Ronald Meadows
- Full name: Ronald William Meadows
- Date of birth: 2 December 1931
- Place of birth: New Lambton, NSW, Australia
- Date of death: 26 September 1985 (aged 53)
- Place of death: Newcastle, NSW, Australia
- School: North Sydney Boys High School
- University: University of Sydney
- Occupation(s): Civil engineer

Rugby union career
- Position(s): Hooker

International career
- Years: Team / Apps / (Points)
- 1958: Australia / 6 / (0)

= Ronald Meadows =

Australian rugby union international

Ronald William Meadows (2 December 1931 — 26 September 1985) was an Australian rugby union international.

A native of Newcastle, Meadows attended North Sydney Boys High School, before undergoing studies at Duntroon Military College and the University of Sydney. He was a civil engineer by profession.

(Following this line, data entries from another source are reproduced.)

<file path="config.mk">
export PLATFORM = sky130hd
export DESIGN_NAME = decimal_product_digits
export DESIGN_NICKNAME = d
export VERILOG_FILES = /design/src/hw/rtl/dpd_pkg.sv /design/src/hw/rtl/decimal_product_digits.sv
export SDC_FILE = /design/constraint.sdc
export NUM_CORES = 2
export LEC_CHECK = 0
export BUFFER_PORTS_ARGS = -buffer_cell sky130_fd_sc_hd__buf_4
export CAP_MARGIN = 20
export CORE_MARGIN = 4
export CORE_UTILIZATION = 66
export DETAILED_ROUTE_END_ITERATION = 10
export GPL_ROUTABILITY_DRIVEN = 0
export PLACE_DENSITY = 0.86
export SYNTH_ARGS = -nofsm -noshare
export SYNTH_HDL_FRONTEND = slang
export SYNTH_SLANG_ARGS = --single-unit
</file>
<file path="constraint.sdc">
create_clock -name clk -period 8.2 [get_ports clk]
set_clock_uncertainty 0.05 [all_clocks]
set_input_delay 0 -clock clk [delete_from_list [all_inputs] [get_ports clk]]
set_output_delay 0 -clock clk [all_outputs]
set_load 0.01 [all_outputs]
</file>
==> src/design/bta_pkg.sv <==
`timescale 1ns / 1ps
// ----------------------------------------------------------------------------
// bta_pkg
// Shared widths, register indexes, reset values and the command/status
// structs that join the controller and the datapath.
// ----------------------------------------------------------------------------
package bta_pkg;

   localparam int DEFAULT_MAX_SIDE = 2048;

   localparam int CFG_W   = 12;
   localparam int PIXEL_W = 8;
   localparam int COUNT_W = 11;
   localparam int TOTAL_W = 21;
   localparam int CSR_IDX_W = 2;

   localparam int unsigned COUNT_MAX = (1 << COUNT_W) - 1;
   localparam int unsigned TOTAL_MAX = (1 << TOTAL_W) - 1;

   localparam logic [CFG_W-1:0] FRAME_WIDTH_RESET  = CFG_W'(1024);
   localparam logic [CFG_W-1:0] FRAME_HEIGHT_RESET = CFG_W'(1024);
   localparam logic             ORIENTATION_RESET  = 1'b0;

   typedef enum logic [CSR_IDX_W-1:0] {
      REG_FRAME_WIDTH  = 2'd0,
      REG_FRAME_HEIGHT = 2'd1,
      REG_ORIENTATION  = 2'd2
   } bta_reg_type;

   // controller -> datapath
   typedef struct packed {
      logic take;      // accept the pixel on the input
      logic div_step;  // one quotient bit of the end-of-frame divide
      logic rsp_load;  // move the result into the output register
   } bta_cmd_type;

   // datapath -> controller
   typedef struct packed {
      logic last;      // current position is the frame's last pixel
   } bta_status_type;

endpackage

==> src/design/bta_controller.sv <==
`timescale 1ns / 1ps
// ----------------------------------------------------------------------------
// bta_controller
// Sequences pixel intake, the end-of-frame divide and the output word
// handshake.
// ----------------------------------------------------------------------------
module bta_controller #(
   parameter int MAX_SIDE = bta_pkg::DEFAULT_MAX_SIDE
) (
   input  logic                    clock,
   input  logic                    reset,
   input  logic                    req_valid,
   output logic                    req_stall,
   output logic                    rsp_valid,
   input  logic                    rsp_stall,
   input  bta_pkg::bta_status_type status,
   output bta_pkg::bta_cmd_type    cmd
);
   import bta_pkg::*;

   localparam int NUM_W = 2 * $clog2(MAX_SIDE) + 2;
   localparam int CNT_W = $clog2(NUM_W);

   typedef enum logic [1:0] {
      ST_RUN,
      ST_DIV,
      ST_SEND
   } state_type;

   state_type        state_ff, state_in;
   logic [CNT_W-1:0] cnt_ff, cnt_in;
   logic             rsp_valid_ff, rsp_valid_in;
   logic             slot_free;

   assign slot_free = !rsp_valid_ff || !rsp_stall;

   always_comb begin
      state_in     = state_ff;
      cnt_in       = cnt_ff;
      cmd          = '0;
      rsp_valid_in = rsp_valid_ff && rsp_stall;
      unique case (state_ff)
         ST_RUN: begin
            cmd.take = req_valid;
            if (req_valid && status.last) begin
               state_in = ST_DIV;
               cnt_in   = '0;
            end
         end
         ST_DIV: begin
            cmd.div_step = 1'b1;
            cnt_in       = cnt_ff + CNT_W'(1);
            if (cnt_ff == CNT_W'(NUM_W - 1)) state_in = ST_SEND;
         end
         ST_SEND: begin
            if (slot_free) begin
               cmd.rsp_load = 1'b1;
               rsp_valid_in = 1'b1;
               state_in     = ST_RUN;
            end
         end
         default: state_in = ST_RUN;
      endcase
   end

   always_ff @(posedge clock) begin
      if (reset) begin
         state_ff     <= ST_RUN;
         cnt_ff       <= '0;
         rsp_valid_ff <= 1'b0;
      end else begin
         state_ff     <= state_in;
         cnt_ff       <= cnt_in;
         rsp_valid_ff <= rsp_valid_in;
      end
   end

   assign req_stall = state_ff != ST_RUN;
   assign rsp_valid = rsp_valid_ff;

endmodule

==> config.mk <==
export PLATFORM = sky130hd
export DESIGN_NAME = bta_controller
export DESIGN_NICKNAME = d
export VERILOG_FILES = /design/src/design/bta_pkg.sv /design/src/design/bta_controller.sv
export SDC_FILE = /design/constraint.sdc
export NUM_CORES = 1
export LEC_CHECK = 0
export BUFFER_PORTS_ARGS = -buffer_cell sky130_fd_sc_hd__clkbuf_2
export CORE_AREA = 10 10 47 49
export DETAILED_ROUTE_END_ITERATION = 7
export DIE_AREA = 0 0 57 59
export SETUP_SLACK_MARGIN = 0.05
export SLEW_MARGIN = 20
export SYNTH_ARGS = -nofsm -noshare
export SYNTH_HDL_FRONTEND = slang
export SYNTH_SLANG_ARGS = --single-unit
==> constraint.sdc <==
create_clock -name clock -period 1.2 [get_ports clock]
set_clock_uncertainty 0.1 [all_clocks]
set_input_delay 0.06 -clock clock [delete_from_list [all_inputs] [get_ports clock]]
set_output_delay 0.06 -clock clock [all_outputs]
set_load 0.02 [all_outputs]
### After elaboration in Yosys (flattened, before gate mapping)

Index checks and enable logic that the tools add are counted.

* $add $sub $neg: 1
* eq/ne operators: 6
* muxes and demuxes: 12
* reductions and logical operators: 10

Operators with widths (count)
* $pmux 5 s2: 1
* $mux 1: 6
* $mux 2: 3
* $ne 2x2->1 const B: 3
* $pmux 2 s3: 1
* $add 5x1->5 const B: 1
* $eq 5x5->1 const B: 1
* $mux 5: 1
* $reduce_bool 2->1: 2
* $reduce_and 3->1: 1
* $eq 2x1->1 const B: 1
* $eq 2x2->1 const B: 1
* $logic_and 1x1->1: 2
* $logic_not 1->1: 2
* $logic_not 2->1: 1
* $reduce_and 2->1: 1
* $logic_or 1x1->1: 1

* register bits after elaboration: 8

### Depth between registers and ports, before layout

* depth after elaboration: 4
* gate-level depth with buffers: 5
* mapped depth without buffers: 4

### Worst setup path before layout

OpenSTA, ideal clock, no wires.

* kind: register -> register
* start point: reg cnt_ff[0]
* end point: reg cnt_ff[4]
* data arrival time: 1.130 ns
* setup slack: -0.100 ns
* stages on the path, launching flop included: 5
* path buffers: 0
* clock period less this slack: 1.300 ns
* path through: dfxtp_1 ha_1 nand3_1 or4_1 a21oi_1

* longest elaborated chain between the ends: 2

Ends and longest elaborated chain
* start, declared: RTL line bta_controller.sv:31 `logic [CNT_W-1:0] cnt_ff, cnt_in;`
* start signal, assigned: RTL line bta_controller.sv:73 `cnt_ff <= cnt_in;`
* $add 5x1->5: RTL line bta_controller.sv:52 `cnt_in = cnt_ff + CNT_W'(1);`
* $pmux 5 s2: RTL line bta_controller.sv:42 `unique case (state_ff)`

No other way between the ends.
A chain may end at the register's enable or synchronous reset.

==> flow_summary.toml <==
[clock_network]
clk_pin_slew_ns = 0.05
cts_tree = "built"
clk_path_buf_depth = 2
cts_root_buf = "clkbuf_4"
cts.sinks = 8
htree_levels = 1
clk_latency_ns = 0.25
cts_buffers = 3

[sta]
setup_violations = 7
final-max-slew-violation-count = 0
rsz0062_at_grt = "yes"
slew_headroom_pct = 86.3
fin_crit_sh_pct = 109
clock.fmax_mhz = 764
finalHoldViolations = 0
worstMarginPinSlew_ns = 0.204
fin_ws_ns = -0.109
period_minus_slack_ns = 1.31

[placed_design]
io_buffers = 9
dp_cells = 75
place.gp.congestion = 0.665
pre_cts_ws_ns = -0.0697
hpwlAfterDp_um = 757

[worst_hold_path]
min_path_type = "in -> reg"

[cells_and_area]
drive_above_1_share_pct = 62.5
stdcell_count = 88
num-nets-final = 80
num_antenna_cells = 0
area_growth_pct = 87.2

[yosys]
netlist_top_cells_area = "dfxtp_1 (41%), a21oi_1 (8.9%), nand2b_1 (4.8%), o31ai_1 (3.8%), or4_1 (3.8%)"
synth_most_common_cell = "dfxtp_1"
ys_types = 24
synth_top_cell_by_area = "dfxtp_1"
synth_top_area_share_pct = 40.9
syn-mean-instance-area_um2 = 8.33
synth_cells = 47
yosysSeqAreaShare_pct = 40.9
syn_area_um2 = 392
synth_nets = 53
synth-seq-cells = 8
synth_edf_count = 0
synth_common_cells = "dfxtp_1 (8), a21oi_1 (7), nand2_1 (3), nand2b_1 (3), nor2_1 (3)"
ys.flop_type = "dfxtp_1"
async_flop_share_pct = 0
yosysWarnings = 0

[routing]
routed_wl_mm = 1.36
first_iter_violations = 7
drc_errors = 0
firstDrtPassIters = 4
vias_per_cell = 5.08
final_antenna_net_count = 0
avgRoutedWirePerCell_um = 15.4
vias = 447

[power]
switching_share_pct = 26.2
cellPowerDensity_mw_per_mm2 = 843
power.switching_mw = 0.162
power_frac_seq_pct = 44.3
p_int_mw = 0.456
vdd_ir_drop_max_v = 0.000605
pwr-share-comb_pct = 22.8
power_leakage_nw = 0.286
p_clk_share_pct = 32.9

[run]
cap_violations = 0

[floorplanning]
fp.dieH_um = 59
die_x_um = 57
rows = 14
die-area_mm2 = 0.00336
pin_count = 10
start_util_pct = 27.9
core-area_mm2 = 0.00140

[worst_setup_path]
endpoint_kind = "output pin"
crit_arrival_ns = 1.15
cp_max_fo = 3
worstSetupPathType = "reg -> out"
cp-start-kind = "register"
worstPathRequired_ns = 1.04

[global_route]
grt_max_degree = 7
grt_pass1_vias = 453
grt_pass1_wl_mm = 2.11
grt_remaining_overflow = 0
antenna_found_initial = 0
track_usage_pct = 7.94

[outcome]
violations = "setup timing"
run_status = "finished with violations"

Meadows, nicknamed twinkletoes, was a hooker and played his rugby for Wanderers after returning to Newcastle in 1957. Following representative appearances for NSW Country, he made the Wallabies squad for the 1957–58 tour of Britain, Ireland and France, as an understudy to Jim Brown. He played in 19 uncapped matches on the tour. When New Zealand Māori toured Australia in 1958, Meadows was hooker for all three Tests, with Brown having recently retired. He was capped a further three times on the 1958 tour of New Zealand.